Human LTR transposons: - Include autonomous and non-autonomous retrovirus-like elements flanked by long terminal repeats (LTRs) containing necessary transcriptional elements. - The autonomous members are called endogenous retroviral sequences (ERV) and contain gag and pol genes which encode protease, reverse transcriptase, RNAase H and integrase. Many of these are defective elements and transposition has been extremely rare in the last several million years. - Non autonomous retroviral elements lack the pol gene and often the gag gene as well. See Table 9.15 and Fig. 9.17 • Human DNA transposon fossil: - DNA transposons have terminal inverted repeats and encode a transposase which controls transposition. - All human DNA transposon families are no longer active and so are transposon fossils. (see Fig. 9.17)
Some human LINE1 elements are actively transposing and enable transposition of SINES, processed pseudogenes and retrogenes: - LINEs: - Very successful and have long evolutionary history. Encode reverse transcriptase to ensure their transposition. - 3 types: LINE1; LINE2; and LINE3. Collectively constitute 20% of the genome. - Located in euchromatic regions preferentially in the dark At-rich G bands of metaphase chromosomes. - LINE1 is the only family that is still actively transposing and is predominant (17% of the genome). - LINE1 (L1) is 6.1 kb long and encodes RNA-binding protein and a protein with both endonuclease and reverse transcriptase activity (Fig. 9.18A). Unusually an internal promoter is located within the 5’-UTR and copis carry their own promoter for transposition. - Of the 6000 or so full-length LINE1 sequences, about 60-100 are still capable of transposing and causing disease by disrupting gene function following insertion.
Alu repeats occur more than once every 3 kb in the human genome and may be subject to positive selection • SINEs: - 100-400 bp long and have colonized mammalian genomes. - Some SINEs are primate specific such as the Alu family. - Other SINES are found in marsupials and are known as MIR (mammalian-wide interspersed repeat). - SINEs do not encode any proteins and are not autonomous. - LINEs & SINEs share their 3’ end and SINEs have been shown to be mobilized by neighboring partner LINEs contributing to the wide spread of SINEs. - Mammalian SINEs have originated from copies of tRNA or SRP(7SL) RNA as in Alu repeats. tRNA genes are transcribed by RNA polymersae III and are unusual in that they have internal promoters . However, this internal promoter is not sufficient for active transcription in vivo and appropriate flanking sequences are required for its activation.

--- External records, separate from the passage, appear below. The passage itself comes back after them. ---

==> src/rtl/vga_window_streamer_if.sv <==
// Avalon-ST video stream bundle: pixel data with packet framing and
// readyLatency-0 backpressure.
interface vga_window_streamer_if #(
  parameter int DATA_W = 30
);
  logic [DATA_W-1:0] data;
  logic              valid;
  logic              ready;
  logic              startofpacket;
  logic              endofpacket;

  modport master (
    output data, valid, startofpacket, endofpacket,
    input  ready
  );

  modport slave (
    input  data, valid, startofpacket, endofpacket,
    output ready
  );
endinterface

==> src/rtl/vga_window_streamer.sv <==
// Frame-per-packet Avalon-ST video source: a rectangular window is fed from a
// synchronous line buffer, and the background colour fills the rest of the frame.
module vga_window_streamer #(
  parameter int                     H_RES      = 640,
  parameter int                     V_RES      = 480,
  parameter int                     WIN_X0     = 80,
  parameter int                     WIN_X1     = 480,
  parameter int                     WIN_Y0     = 0,
  parameter int                     WIN_Y1     = 479,
  parameter int                     IN_BITS    = 8,
  parameter int                     OUT_BITS   = 10,
  parameter int                     EXPAND     = 0,
  parameter logic [3*OUT_BITS-1:0]  BG         = '0,
  parameter int                     ROW_LEAD   = 40,
  parameter int                     FRAME_LEAD = 100,
  parameter int                     ADDR_W     = 9
) (
  input  logic                      clock_vga,
  input  logic                      reset_n,
  input  logic                      start,
  input  logic [3*IN_BITS-1:0]      data,
  output logic [ADDR_W-1:0]         address,
  output logic                      next_row,
  output logic                      next_screen,
  vga_window_streamer_if.master     avalon_streaming_source
);

  localparam int XW = (H_RES > 1) ? $clog2(H_RES) : 1;
  localparam int YW = (V_RES > 1) ? $clog2(V_RES) : 1;
  localparam int PW = 3 * OUT_BITS;

  localparam logic [XW-1:0] LAST_X  = XW'(H_RES - 1);
  localparam logic [YW-1:0] LAST_Y  = YW'(V_RES - 1);
  localparam logic [XW-1:0] ROW_X   = XW'(H_RES - ROW_LEAD);
  localparam logic [XW-1:0] FRAME_X = XW'(H_RES - FRAME_LEAD);

  typedef enum logic [1:0] {IDLE, PRIME, STREAM, DRAIN} state_t;

  state_t          state, state_nxt;
  logic [XW-1:0]   x, x_nxt;
  logic [YW-1:0]   y, y_nxt;
  logic [PW-1:0]   pix;
  logic            vld, sop, eop;
  logic            load, drop, last_pix, ready;

  function automatic logic in_window(input logic [XW-1:0] px, input logic [YW-1:0] py);
    return (int'(px) >= WIN_X0) && (int'(px) <= WIN_X1) &&
           (int'(py) >= WIN_Y0) && (int'(py) <= WIN_Y1);
  endfunction

  function automatic logic [ADDR_W-1:0] addr_of(input logic [XW-1:0] px, input logic [YW-1:0] py);
    if (in_window(px, py)) return ADDR_W'(int'(px) - WIN_X0);
    return '0;
  endfunction

  // MSB-aligned widening; the spare LSBs are zero or a cyclic copy of the MSBs.
  function automatic logic [OUT_BITS-1:0] widen(input logic [IN_BITS-1:0] c);
    logic [OUT_BITS-1:0] w;
    w = '0;
    for (int i = 0; i < OUT_BITS; i++) begin
      if (i < IN_BITS)
        w[OUT_BITS-1-i] = c[IN_BITS-1-i];
      else if (EXPAND != 0)
        w[OUT_BITS-1-i] = c[IN_BITS-1-(i % IN_BITS)];
    end
    return w;
  endfunction

  function automatic logic [PW-1:0] pixel_of(input logic [XW-1:0] px, input logic [YW-1:0] py,
                                             input logic [3*IN_BITS-1:0] rgb);
    if (in_window(px, py))
      return {widen(rgb[3*IN_BITS-1:2*IN_BITS]),
              widen(rgb[2*IN_BITS-1:IN_BITS]),
              widen(rgb[IN_BITS-1:0])};
    return BG;
  endfunction

  assign ready    = avalon_streaming_source.ready;
  assign last_pix = (x == LAST_X) && (y == LAST_Y);

  always_comb begin
    x_nxt = (x == LAST_X) ? '0 : x + 1'b1;
    y_nxt = y;
    if (x == LAST_X)
      y_nxt = (y == LAST_Y) ? '0 : y + 1'b1;
  end

  // A new frame is only committed at the eop load; DRAIN lets the last beat leave.
  always_comb begin
    state_nxt = state;
    load      = 1'b0;
    drop      = 1'b0;
    case (state)
      IDLE:   if (start) state_nxt = PRIME;
      PRIME:  state_nxt = STREAM;
      STREAM: begin
        if (!vld || ready) begin
          load = 1'b1;
          if (last_pix && !start) state_nxt = DRAIN;
        end
      end
      DRAIN: begin
        if (ready) begin
          drop      = 1'b1;
          state_nxt = IDLE;
        end
      end
      default: state_nxt = IDLE;
    endcase
  end

  always_ff @(posedge clock_vga or negedge reset_n) begin
    if (!reset_n) begin
      state       <= IDLE;
      x           <= '0;
      y           <= '0;
      address     <= '0;
      pix         <= '0;
      vld         <= 1'b0;
      sop         <= 1'b0;
      eop         <= 1'b0;
      next_row    <= 1'b0;
      next_screen <= 1'b0;
    end else begin
      state       <= state_nxt;
      next_row    <= load && (x == ROW_X);
      next_screen <= load && (x == FRAME_X) && (y == LAST_Y);
      if (state == IDLE && start) begin
        x       <= '0;
        y       <= '0;
        address <= addr_of('0, '0);
      end
      // Output register stage: load pixel (x,y), then point the RAM at the next one.
      if (load) begin
        pix     <= pixel_of(x, y, data);
        sop     <= (x == '0) && (y == '0);
        eop     <= last_pix;
        vld     <= 1'b1;
        x       <= x_nxt;
        y       <= y_nxt;
        address <= addr_of(x_nxt, y_nxt);
      end else if (drop) begin
        vld <= 1'b0;
        sop <= 1'b0;
        eop <= 1'b0;
      end
    end
  end

  assign avalon_streaming_source.data          = pix;
  assign avalon_streaming_source.valid         = vld;
  assign avalon_streaming_source.startofpacket = sop;
  assign avalon_streaming_source.endofpacket   = eop;

endmodule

A newly transposed Alu will become inactive unless it lands in a region which enables the promoter to be active (see Fig. 9.18)
- The full length Alu is 280 bp long and consists of two tandem repeats, each about 120 bp followed by a short sequence rich in A in one strand and T in the complementary. One of the repeats contains an internal 32 bp sequence while it is lacking in the other (Fig. 9.18B) • Alu have high GC content and although dispersed mainly throughout the euchromatic regions of the genome, they are preferentially located in GC-rich and gene-rich R chromosome bands. • In the genome, Alu are confined to introns and untranslated regions.